Van por ley de consentimiento viciado, para frenar abusos de poder de adultos sobre menores.
Con el objetivo de actualizar el marco jurídico nacional frente a las nuevas modalidades de coacción psicológica, el diputado Javier Taja Ramírez (Morena) presentó una iniciativa para reformar el Código Penal Federal.
La propuesta busca castigar de forma explícita el aprovechamiento de la inmadurez emocional, el abuso de confianza o el engaño mediante promesas afectivas y económicas en las relaciones sexuales entre personas adultas y menores de entre 15 y 18 años.
El proyecto de decreto, turnado a la Comisión de Justicia de la Cámara de Diputados, plantea modificar el artículo 262 de la citada ley federal, el cual prevé actualmente una sanción que va de los tres meses a los cuatro años de prisión.
La adición tipifica penalmente los mecanismos de manipulación que anulan la validez jurídica del consentimiento en las etapas de desarrollo adolescente.
Manipulación digital y relaciones asimétricas
En la exposición de motivos, el legislador argumentó que las formas de violencia sexual han evolucionado significativamente a la par del entorno digital.
Hoy en día, los agresores emplean de forma sistemática tecnologías informáticas, dinámicas de poder asimétricas y coacción emocional para doblegar la voluntad de las víctimas, afectando su capacidad para otorgar un consentimiento plenamente libre, maduro e informado.

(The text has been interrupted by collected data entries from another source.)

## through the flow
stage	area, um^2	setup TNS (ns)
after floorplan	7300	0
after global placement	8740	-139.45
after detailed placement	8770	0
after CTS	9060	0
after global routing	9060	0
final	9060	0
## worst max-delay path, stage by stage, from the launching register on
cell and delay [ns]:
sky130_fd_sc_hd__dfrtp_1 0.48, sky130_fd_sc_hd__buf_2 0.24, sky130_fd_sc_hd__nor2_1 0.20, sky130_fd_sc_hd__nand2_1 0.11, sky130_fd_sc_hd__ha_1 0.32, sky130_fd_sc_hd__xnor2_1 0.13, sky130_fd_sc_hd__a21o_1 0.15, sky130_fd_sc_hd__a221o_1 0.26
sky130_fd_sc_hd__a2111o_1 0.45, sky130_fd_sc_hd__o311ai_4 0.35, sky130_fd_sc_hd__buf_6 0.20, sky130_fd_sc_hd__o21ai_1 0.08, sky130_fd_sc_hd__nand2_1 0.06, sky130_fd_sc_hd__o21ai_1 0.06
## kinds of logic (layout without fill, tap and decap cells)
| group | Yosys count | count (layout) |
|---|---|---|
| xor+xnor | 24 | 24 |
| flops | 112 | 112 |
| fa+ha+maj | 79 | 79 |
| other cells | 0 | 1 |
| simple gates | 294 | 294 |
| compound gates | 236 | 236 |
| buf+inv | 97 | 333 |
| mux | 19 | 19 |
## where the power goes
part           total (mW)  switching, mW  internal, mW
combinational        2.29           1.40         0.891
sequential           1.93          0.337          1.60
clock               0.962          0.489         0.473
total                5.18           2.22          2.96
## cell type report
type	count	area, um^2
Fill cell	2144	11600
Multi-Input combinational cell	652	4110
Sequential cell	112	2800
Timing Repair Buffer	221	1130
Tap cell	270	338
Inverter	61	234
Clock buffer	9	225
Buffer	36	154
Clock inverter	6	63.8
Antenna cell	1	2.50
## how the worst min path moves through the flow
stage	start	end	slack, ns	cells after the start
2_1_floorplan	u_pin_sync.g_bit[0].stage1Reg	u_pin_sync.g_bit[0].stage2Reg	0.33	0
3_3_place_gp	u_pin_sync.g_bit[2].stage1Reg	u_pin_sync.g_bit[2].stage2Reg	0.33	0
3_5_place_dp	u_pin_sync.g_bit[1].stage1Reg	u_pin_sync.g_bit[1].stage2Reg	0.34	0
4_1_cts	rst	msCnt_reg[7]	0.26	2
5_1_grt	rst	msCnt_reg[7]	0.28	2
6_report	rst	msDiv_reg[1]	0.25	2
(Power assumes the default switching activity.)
File: config.mk
export PLATFORM = sky130hd
export DESIGN_NAME = frp_device_flat
export DESIGN_NICKNAME = d
export VERILOG_FILES = /design/src/frp_pkg.sv /design/src/frp_link_if.sv /design/src/frp_device.sv /design/src/flat_wrapper.sv
export SDC_FILE = /design/constraint.sdc
export NUM_CORES = 1
export LEC_CHECK = 0
export BUFFER_PORTS_ARGS = -buffer_cell sky130_fd_sc_hd__buf_2
export CORE_MARGIN = 4
export CORE_UTILIZATION = 45
export DETAILED_ROUTE_END_ITERATION = 7
export PLACE_DENSITY = 0.69
export SLEW_MARGIN = 5
export SYNTH_ARGS = -nofsm -noshare
export SYNTH_HDL_FRONTEND = slang
export SYNTH_SLANG_ARGS = --single-unit
File: constraint.sdc
create_clock -name core_clk -period 2.6 [get_ports core_clk]
set_input_delay 0.39 -clock core_clk [delete_from_list [all_inputs] [get_ports core_clk]]
set_output_delay 0.39 -clock core_clk [all_outputs]
set_load 0.005 [all_outputs]
File: src/frp_pkg.sv
/*
 * frp_pkg: shared constants, opcodes, register layouts and decode functions
 * for the flash function / read-parameter register block and its host.
 * Assumes both ends run on a 100 MHz core_clk with a synchronous reset.
 */
// Contract
// - OTP function bits never return to zero; here srst clears funcReg to FN_RESET, OTP bits included
// - bit1 selects top or bottom protect area
// - bit2 flags program suspended until resume
// - bit3 flags erase suspended until resume
// - bits4-7 lock info rows, refuse programming
// - read params: drive, dummy, wrap, burst; default E0
// - set-read-params C0h loads all eight bits
// - burst field selects 8/16/32/64 bytes
// - wrap off: whole array; on: aligned burst
// - SPI fast/dual/quad output reads: 8; 03h none
// - EBh and QUAD_COMMAND_MODE 0Bh: 6,4,8,10 dummy
// - EDh and QUAD_COMMAND_MODE 0Dh: 3,2,4,5 dummy
// - BBh 4,4,8,8; BDh 2,2,4,4; SPI 0Dh 4
// - dummy counts include the mode-bit cycles
// - unique-ID, param-table, info-row reads as fast read
// - host avoids contention during dummy cycles
// - drive strength code decode, 000/100 reserved
// - bit0 reserved read-only; function resets zero
// - write-function ignored without write-enable latch
// - protect field counts 64KB blocks from top/bottom
`default_nettype none
package frp_pkg;
    // ------------------------------------------------------------------
    // opcodes
    // ------------------------------------------------------------------
    localparam logic [7:0] OP_NORMAL_READ        = 8'h03;
    localparam logic [7:0] OP_FAST_READ          = 8'h0B;
    localparam logic [7:0] OP_FAST_READ_DTR      = 8'h0D;
    localparam logic [7:0] OP_DUAL_OUT_READ      = 8'h3B;
    localparam logic [7:0] OP_QUAD_OUT_READ      = 8'h6B;
    localparam logic [7:0] OP_DUAL_IO_READ       = 8'hBB;
    localparam logic [7:0] OP_DUAL_IO_DTR_READ   = 8'hBD;
    localparam logic [7:0] OP_QUAD_IO_READ       = 8'hEB;
    localparam logic [7:0] OP_QUAD_IO_DTR_READ   = 8'hED;
    localparam logic [7:0] READ_UNIQUE_ID_CMD    = 8'h4B;
    localparam logic [7:0] READ_PARAM_TABLE_CMD  = 8'h5A;
    localparam logic [7:0] READ_INFO_ROW_CMD     = 8'h68;
    localparam logic [7:0] WRITE_ENABLE_CMD      = 8'h06;
    localparam logic [7:0] WRITE_DISABLE_CMD     = 8'h04;
    localparam logic [7:0] READ_FUNCTION_CMD     = 8'h48;
    localparam logic [7:0] WRITE_FUNCTION_CMD    = 8'h42;
    localparam logic [7:0] SET_READ_PARAMS_CMD   = 8'hC0;
    localparam logic [7:0] READ_READ_PARAMS_CMD  = 8'h61;
    localparam logic [7:0] SUSPEND_CMD           = 8'h75;
    localparam logic [7:0] RESUME_CMD            = 8'h7A;

    // ------------------------------------------------------------------
    // register layout
    // ------------------------------------------------------------------
    localparam int         FN_AREA_SEL_BIT   = 1;
    localparam int         FN_PROG_SUSP_BIT  = 2;
    localparam int         FN_ERASE_SUSP_BIT = 3;
    localparam int         FN_LOCK_LSB       = 4;
    localparam logic [7:0] FN_OTP_MASK       = 8'hF2;
    localparam logic [7:0] FN_RESET          = 8'h00;
    localparam logic [7:0] RP_RESET          = 8'hE0;
    localparam int         RP_DRIVE_LSB      = 5;
    localparam int         RP_DUMMY_LSB      = 3;
    localparam int         RP_WRAP_BIT       = 2;
    localparam int         ARRAY_ADDR_BITS   = 23;
    localparam int         BLOCK_COUNT       = 128;

    // ------------------------------------------------------------------
    // link timing and host registers
    // ------------------------------------------------------------------
    localparam int         CLK_PERIOD_NS   = 10;
    localparam int         SCK_PERIOD_NS   = 80;
    localparam int         SCK_HALF_CYCLES = SCK_PERIOD_NS / (2 * CLK_PERIOD_NS);
    localparam logic [7:0] HOST_CMD_ADDR   = 8'h00;
    localparam logic [7:0] HOST_STAT_ADDR  = 8'h04;
    localparam logic [7:0] HOST_DUMMY_ADDR = 8'h08;

    // dummy cycles for a read opcode, mode-bit cycles included
    function automatic logic [3:0] dummy_cycles(input logic [7:0] op,
                                                input logic       quad,
                                                input logic [1:0] sel);
        logic [3:0] qtab;
        logic [3:0] dtab;
        qtab = (sel == 2'd0) ? 4'd6 : (sel == 2'd1) ? 4'd4 : (sel == 2'd2) ? 4'd8 : 4'd10;
        dtab = (sel == 2'd0) ? 4'd3 : (sel == 2'd1) ? 4'd2 : (sel == 2'd2) ? 4'd4 : 4'd5;
        case (op)
            OP_FAST_READ, READ_UNIQUE_ID_CMD, READ_PARAM_TABLE_CMD,
            READ_INFO_ROW_CMD:   dummy_cycles = quad ? qtab : 4'd8;
            OP_DUAL_OUT_READ,
            OP_QUAD_OUT_READ:    dummy_cycles = 4'd8;
            OP_QUAD_IO_READ:     dummy_cycles = qtab;
            OP_QUAD_IO_DTR_READ: dummy_cycles = dtab;
            OP_FAST_READ_DTR:    dummy_cycles = quad ? dtab : 4'd4;
            OP_DUAL_IO_READ:     dummy_cycles = sel[1] ? 4'd8 : 4'd4;
            OP_DUAL_IO_DTR_READ: dummy_cycles = sel[1] ? 4'd4 : 4'd2;
            default:             dummy_cycles = 4'd0;
        endcase
    endfunction

    // command carries one data byte from host to device
    function automatic logic has_write_byte(input logic [7:0] op);
        has_write_byte = (op == WRITE_FUNCTION_CMD) || (op == SET_READ_PARAMS_CMD);
    endfunction

    // command returns one byte from device to host
    function automatic logic has_read_byte(input logic [7:0] op);
        has_read_byte = (op == READ_FUNCTION_CMD) || (op == READ_READ_PARAMS_CMD);
    endfunction
endpackage
`default_nettype wire

File: src/frp_link_if.sv
/*
 * frp_link_if: four-wire serial link between host controller and device.
 * Assumes the host drives clock, select and data-in; the device alone
 * drives the data-out line, which idles high when nobody drives it.
 */
`default_nettype none
interface frp_link_if;
    logic sck;
    logic csN;
    logic mosi;
    logic misoOut;
    logic misoOe;
    logic miso;

    // pull-up model: an undriven line reads high
    assign miso = misoOe ? misoOut : 1'b1;

    modport device (input sck, input csN, input mosi, output misoOut, output misoOe);
    modport host   (output sck, output csN, output mosi, input miso);
endinterface
`default_nettype wire

File: src/frp_device.sv
/*
 * frp_device: function register and read-parameter register of a serial
 * flash, with their command decoder on the serial link and the decodes
 * that the array logic needs (dummy cycles, wrap, protection, row locks).
 * Assumes link pins are asynchronous to core_clk and the serial clock is
 * at most a quarter of core_clk so that every edge is seen.
 */
// The register offsets and the APB interface to the registers are this design's own decisions.
`default_nettype none
module frp_device (
    input  wire logic        core_clk,
    input  wire logic        srst,
    frp_link_if.device       link,
    input  wire logic        programBusy,
    input  wire logic        eraseBusy,
    input  wire logic        quadCommandMode,
    input  wire logic [7:0]  queryOpcode,
    input  wire logic [23:0] readAddr,
    input  wire logic [3:0]  blockProtectField,
    input  wire logic [6:0]  blockIndex,
    input  wire logic [1:0]  infoRowSel,
    output logic             protectAreaSelect,
    output logic [3:0]       infoRowLock,
    output logic             programSuspendedFlag,
    output logic             eraseSuspendedFlag,
    output logic [7:0]       readParams,
    output logic [3:0]       dummyCount,
    output logic [23:0]      wrapNextAddr,
    output logic             wrapEnable,
    output logic [6:0]       burstBytes,
    output logic [10:0]      driveStrengthTenths,
    output logic             blockProtected,
    output logic             infoRowProgAllowed
);
    // ------------------------------------------------------------------
    // state
    // ------------------------------------------------------------------
    typedef struct packed {
        logic [2:0]  sckSync;
        logic [1:0]  csSync;
        logic [1:0]  mosiSync;
        logic [7:0]  funcReg;
        logic [7:0]  readParams;
        logic        writeEnableLatch;
        logic [4:0]  bitCnt;
        logic [7:0]  opcode;
        logic [7:0]  inShift;
        logic [7:0]  outShift;
        logic        misoOut;
        logic        misoOe;
        logic [3:0]  dummyCount;
        logic [23:0] wrapNextAddr;
        logic [6:0]  burstBytes;
        logic [10:0] driveTenths;
        logic        blockProtected;
        logic        infoRowProgAllowed;
    } frp_dev_state_type;

    frp_dev_state_type st;
    frp_dev_state_type next_st;

    // drive strength in tenths of a percent, reserved codes read as zero
    function automatic logic [10:0] drive_tenths(input logic [2:0] code);
        case (code)
            3'b001:  drive_tenths = 11'd125;
            3'b010:  drive_tenths = 11'd250;
            3'b011:  drive_tenths = 11'd375;
            3'b101:  drive_tenths = 11'd750;
            3'b110:  drive_tenths = 11'd1000;
            3'b111:  drive_tenths = 11'd500;
            default: drive_tenths = 11'd0;
        endcase
    endfunction

    logic        sckRise;
    logic        sckFall;
    logic        csActive;
    logic [7:0]  shiftIn;
    logic [6:0]  burst;
    logic [23:0] mask;
    logic [23:0] incAddr;
    logic [7:0]  protCount;
    logic [3:0]  fieldMinus;

    // ------------------------------------------------------------------
    // next state
    // ------------------------------------------------------------------
    always_comb begin
        next_st = st;
        // second and third stages feed edge logic; first stage feeds only the second
        next_st.sckSync  = {st.sckSync[1:0], link.sck};
        next_st.csSync   = {st.csSync[0], link.csN};
        next_st.mosiSync = {st.mosiSync[0], link.mosi};
        sckRise  = st.sckSync[1] & ~st.sckSync[2];
        sckFall  = ~st.sckSync[1] & st.sckSync[2];
        csActive = ~st.csSync[1];
        shiftIn  = {st.inShift[6:0], st.mosiSync[1]};

        if (!csActive) begin
            next_st.bitCnt = 5'd0;
            next_st.misoOe = 1'b0;
            next_st.misoOut = 1'b1;
        end else if (sckRise && st.bitCnt < 5'd16) begin
            next_st.inShift = shiftIn;
            next_st.bitCnt  = st.bitCnt + 5'd1;
            if (st.bitCnt == 5'd7) begin
                next_st.opcode = shiftIn;
                case (shiftIn)
                    frp_pkg::WRITE_ENABLE_CMD:  next_st.writeEnableLatch = 1'b1;
                    frp_pkg::WRITE_DISABLE_CMD: next_st.writeEnableLatch = 1'b0;
                    frp_pkg::SUSPEND_CMD: begin
                        if (programBusy)
                            next_st.funcReg[frp_pkg::FN_PROG_SUSP_BIT] = 1'b1;
                        else if (eraseBusy)
                            next_st.funcReg[frp_pkg::FN_ERASE_SUSP_BIT] = 1'b1;
                    end
                    frp_pkg::RESUME_CMD: begin
                        // a pending program resumes before an erase underneath it
                        if (st.funcReg[frp_pkg::FN_PROG_SUSP_BIT])
                            next_st.funcReg[frp_pkg::FN_PROG_SUSP_BIT] = 1'b0;
                        else
                            next_st.funcReg[frp_pkg::FN_ERASE_SUSP_BIT] = 1'b0;
                    end
                    frp_pkg::READ_FUNCTION_CMD:    next_st.outShift = st.funcReg;
                    frp_pkg::READ_READ_PARAMS_CMD: next_st.outShift = st.readParams;
                    default: ;
                endcase
            end else if (st.bitCnt == 5'd15) begin
                if (st.opcode == frp_pkg::SET_READ_PARAMS_CMD)
                    next_st.readParams = shiftIn;
                else if (st.opcode == frp_pkg::WRITE_FUNCTION_CMD
                         && st.writeEnableLatch) begin
                    // OTP bits only accumulate ones; bits 0, 2, 3 not writable
                    next_st.funcReg = st.funcReg | (shiftIn & frp_pkg::FN_OTP_MASK);
                    next_st.writeEnableLatch = 1'b0;
                end
            end
        end else if (sckFall && st.bitCnt >= 5'd8
                     && frp_pkg::has_read_byte(st.opcode)) begin
            // output changes on the falling edge so the host samples a stable bit
            next_st.misoOe   = 1'b1;
            next_st.misoOut  = st.outShift[7];
            next_st.outShift = {st.outShift[6:0], 1'b0};
        end

        // decodes toward the array logic
        next_st.dummyCount = frp_pkg::dummy_cycles(queryOpcode, quadCommandMode,
            st.readParams[frp_pkg::RP_DUMMY_LSB +: 2]);
        burst = 7'd8 << st.readParams[1:0];
        next_st.burstBytes = burst;
        mask    = {17'd0, burst - 7'd1};
        incAddr = readAddr + 24'd1;
        if (st.readParams[frp_pkg::RP_WRAP_BIT])
            next_st.wrapNextAddr = (readAddr & ~mask) | (incAddr & mask);
        else
            next_st.wrapNextAddr = {1'b0, incAddr[frp_pkg::ARRAY_ADDR_BITS-1:0]};
        next_st.driveTenths = drive_tenths(st.readParams[frp_pkg::RP_DRIVE_LSB +: 3]);

        fieldMinus = blockProtectField - 4'd1;
        if (blockProtectField == 4'd0)
            protCount = 8'd0;
        else if (blockProtectField[3])
            protCount = 8'd128;
        else
            protCount = 8'd1 << fieldMinus[2:0];
        if (st.funcReg[frp_pkg::FN_AREA_SEL_BIT])
            next_st.blockProtected = {1'b0, blockIndex} < protCount;
        else
            next_st.blockProtected = ({1'b0, blockIndex} + protCount) >= 8'd128;
        if (protCount == 8'd0)
            next_st.blockProtected = 1'b0;
        next_st.infoRowProgAllowed =
            ~st.funcReg[frp_pkg::FN_LOCK_LSB + 32'(infoRowSel)];

        if (srst) begin
            next_st = '0;
            next_st.sckSync    = 3'b000;
            next_st.csSync     = 2'b11;
            next_st.mosiSync   = 2'b00;
            next_st.funcReg    = frp_pkg::FN_RESET;
            next_st.readParams = frp_pkg::RP_RESET;
            next_st.misoOut    = 1'b1;
        end
    end

    always_ff @(posedge core_clk) begin
        st <= next_st;
    end

    // ------------------------------------------------------------------
    // outputs
    // ------------------------------------------------------------------
    assign link.misoOut           = st.misoOut;
    assign link.misoOe            = st.misoOe;
    assign protectAreaSelect      = st.funcReg[frp_pkg::FN_AREA_SEL_BIT];
    assign infoRowLock            = st.funcReg[frp_pkg::FN_LOCK_LSB +: 4];
    assign programSuspendedFlag   = st.funcReg[frp_pkg::FN_PROG_SUSP_BIT];
    assign eraseSuspendedFlag     = st.funcReg[frp_pkg::FN_ERASE_SUSP_BIT];
    assign readParams             = st.readParams;
    assign dummyCount             = st.dummyCount;
    assign wrapNextAddr           = st.wrapNextAddr;
    assign wrapEnable             = st.readParams[frp_pkg::RP_WRAP_BIT];
    assign burstBytes             = st.burstBytes;
    assign driveStrengthTenths    = st.driveTenths;
    assign blockProtected         = st.blockProtected;
    assign infoRowProgAllowed     = st.infoRowProgAllowed;
endmodule
`default_nettype wire

File: src/flat_wrapper.sv
// flat-port wrapper written by rule: the top's interface ports become plain ports
module frp_device_flat 
  (core_clk, srst, programBusy, eraseBusy, quadCommandMode, queryOpcode, readAddr, blockProtectField, blockIndex, infoRowSel, protectAreaSelect, infoRowLock, programSuspendedFlag, eraseSuspendedFlag, readParams, dummyCount, wrapNextAddr, wrapEnable, burstBytes, driveStrengthTenths, blockProtected, infoRowProgAllowed, link_sck, link_csN, link_mosi, link_misoOut, link_misoOe);
  frp_link_if link_i ();
  input  wire logic core_clk;
  input  wire logic srst;
  input  wire logic programBusy;
  input  wire logic eraseBusy;
  input  wire logic quadCommandMode;
  input  wire logic [7:0] queryOpcode;
  input  wire logic [23:0] readAddr;
  input  wire logic [3:0] blockProtectField;
  input  wire logic [6:0] blockIndex;
  input  wire logic [1:0] infoRowSel;
  output logic protectAreaSelect;
  output logic [3:0] infoRowLock;
  output logic programSuspendedFlag;
  output logic eraseSuspendedFlag;
  output logic [7:0] readParams;
  output logic [3:0] dummyCount;
  output logic [23:0] wrapNextAddr;
  output logic wrapEnable;
  output logic [6:0] burstBytes;
  output logic [10:0] driveStrengthTenths;
  output logic blockProtected;
  output logic infoRowProgAllowed;
  input wire logic [$bits(link_i.sck)-1:0] link_sck;
  input wire logic [$bits(link_i.csN)-1:0] link_csN;
  input wire logic [$bits(link_i.mosi)-1:0] link_mosi;
  output wire logic [$bits(link_i.misoOut)-1:0] link_misoOut;
  output wire logic [$bits(link_i.misoOe)-1:0] link_misoOe;
  assign link_i.sck = link_sck;
  assign link_i.csN = link_csN;
  assign link_i.mosi = link_mosi;
  assign link_misoOut = link_i.misoOut;
  assign link_misoOe = link_i.misoOe;
  frp_device u_core (.core_clk(core_clk), .srst(srst), .link(link_i), .programBusy(programBusy), .eraseBusy(eraseBusy), .quadCommandMode(quadCommandMode), .queryOpcode(queryOpcode), .readAddr(readAddr), .blockProtectField(blockProtectField), .blockIndex(blockIndex), .infoRowSel(infoRowSel), .protectAreaSelect(protectAreaSelect), .infoRowLock(infoRowLock), .programSuspendedFlag(programSuspendedFlag), .eraseSuspendedFlag(eraseSuspendedFlag), .readParams(readParams), .dummyCount(dummyCount), .wrapNextAddr(wrapNextAddr), .wrapEnable(wrapEnable), .burstBytes(burstBytes), .driveStrengthTenths(driveStrengthTenths), .blockProtected(blockProtected), .infoRowProgAllowed(infoRowProgAllowed));
endmodule
==> results.yml, run 1 <==
run_status:
  status: "completed"
route:
  antenna_left: 0
  wl_per_cell_um: 14.6
  via_per_inst: 5.42
  drc: 0
  dr.pass1.iters: 5
  drt_iter0_markers: 234
  vias: 4287
  wl_mm: 11.5
worst_setup_path:
  crit_type: "reg -> reg"
  cpMaxStageDelayCell: "or4b_1"
  ff2ff_setup_slack_ns: 0.18
  endpoint_kind: "register"
  crit_start: "u_core.st[74]"
  max_stage_delay_ns: 0.46
  path_cells: "ha_1 > and3_1 > ha_1 > or4b_1 > or3_4 > nor3_4 > buf_12 > mux2i_1 > nor2_1"
  startpoint_type: "register"
  r2r-end: "u_core.readParams[4]"
  cp_common_cell: "ha_1"
  path_buf_inv: 1
  crit_end: "u_core.readParams[4]"
  cp.depth: 9
  cp.required_ns: 2.82
  rr_worst_depth: 9
  crit_family: "simple AND/OR/NAND/NOR gates"
  r2r-start: "u_core.st[74]"
  crit_arrival_ns: 2.64
  crit_fanout: 7
sta:
  setup_tns_ns: 0
  worst_clock_skew_ns: 0.0113
  relSlewSlack: 0.585
  drv_slew: 0
  worst_slew_pin_slew_ns: 0.616
  rsz0062_at_grt: "false"
  setup_viol: 0
  fin_crit_ns: 2.42
  hold_violations: 0
  finalCritPeriodShare: 0.931
  fmax_ghz: 0.413
layout:
  fin_nets: 721
  syn2layout_area_growth_pct: 11.7
  num_antenna_cells: 0
  n_fill_cell: 1036
  drive_gt1_frac: 0.235
  final_cell_area_um2: 5660
placement:
  dpl.hpwl_mm: 8.69
  port_buffers: 114
  placedInstanceArea_um2: 5350
  gp_congestion: 0.874
run:
  cap_violations: 0
global_route:
  grt_pass1_wl_mm: 18.9
  grt_max_degree: 61
  antenna_found_initial: 0
  grt_pass1_vias: 3999
  gr-usage-all-layers: 0.175
  grt_overflow: 0
synth:
  synth_cell_types: 74
  synth_most_common_cell: "dfxtp_1"
  yosys_most_used_dff: "dfxtp_1"
  yosysTopAreaCellShare: 0.379
  synth_area_um2: 5070
  postSynthAreaPerCell_um2: 8.57
  yosysTopAreaCell: "dfxtp_1"
  yosys-top-cells-count: "dfxtp_1 (96), nand2_1 (59), buf_4 (58)"
  synth_edf_count: 0
  yosys-top-cells-area: "dfxtp_1 (38%), buf_4 (8.6%), ha_1 (5.4%), a21oi_1 (4.4%), nand2_1 (4.4%)"
  synth_seq_cells: 96
  yosys_warnings: 0
  syn_inst: 592
  async_flop_share: 0
  ys_seq_area_frac: 0.379
cts:
  insertion_delay_ns: 0.34
  clockRootBuffer: "clkbuf_16"
  cts_buffers: 9
  ctsHoldBuffers: 0
  htree_levels: 3
  clk_pin_slew_worst_paths_ns: 0.07
  cts_max_path_buffers: 2
  cts_tree: "built"
  cts_sinks: 96
  post_cts_resized: 0
  post_cts.repair.setup_buffers: 0
floorplanning:
  num_io_pins: 119
  initial_utilization: 0.464
  dieArea_um2: 13000
  dieHeight_um: 114
  floorplan.die.width_um: 114
  core_um2: 10900
  rows: 38
power_and_ir_drop:
  leakagePower_uw: 0.00233
  peakVddDrop_v: 0.000309
  powerDensity_nw_per_um2: 538
worst_hold_path:
  min_path_type: "in -> reg"
## flip-flops by register name (all words and copies together) (netlist names), 4 cells and up
name                        count
u_core.shiftIn                  8
u_core.infoRowLock              4
u_core.burstBytes               4
u_core.readParams               8
u_core.wrapNextAddr            24
u_core.driveStrengthTenths      9
u_core.dummyCount               4
u_core.st                      28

Taja Ramírez precisó que los vínculos entre adultos y jóvenes de 15 a 17 años suelen gestarse en contextos de profunda desigualdad material o afectiva.
En estos escenarios, promesas falsas de protección, ofertas de beneficios económicos o la transgresión de un lazo de confianza familiar, influyen de manera indebida en el desarrollo del menor, convirtiendo las carencias del entorno en una herramienta de sumisión.
Hacia una protección reforzada
La iniciativa expone que el Código Penal Federal vigente presenta limitaciones críticas, ya que no contempla con suficiente claridad los casos donde el consentimiento se encuentra viciado por el engaño o la subordinación psicológica. Esta omisión, señala el documento, traslada de forma injusta una corresponsabilidad a la víctima y deja desprotegido su derecho fundamental al libre desarrollo de la personalidad.
El promotor de la reforma subrayó que la protección de la niñez y la adolescencia constituye una obligación ineludible del Estado mexicano, consagrada en la Constitución y en tratados internacionales como la Convención sobre los Derechos del Niño de las Naciones Unidas.
Al incorporar una perspectiva de protección reforzada, la ley reconocerá de forma explícita que cualquier consentimiento obtenido mediante el chantaje o el abuso de autoridad, carece de toda validez legal.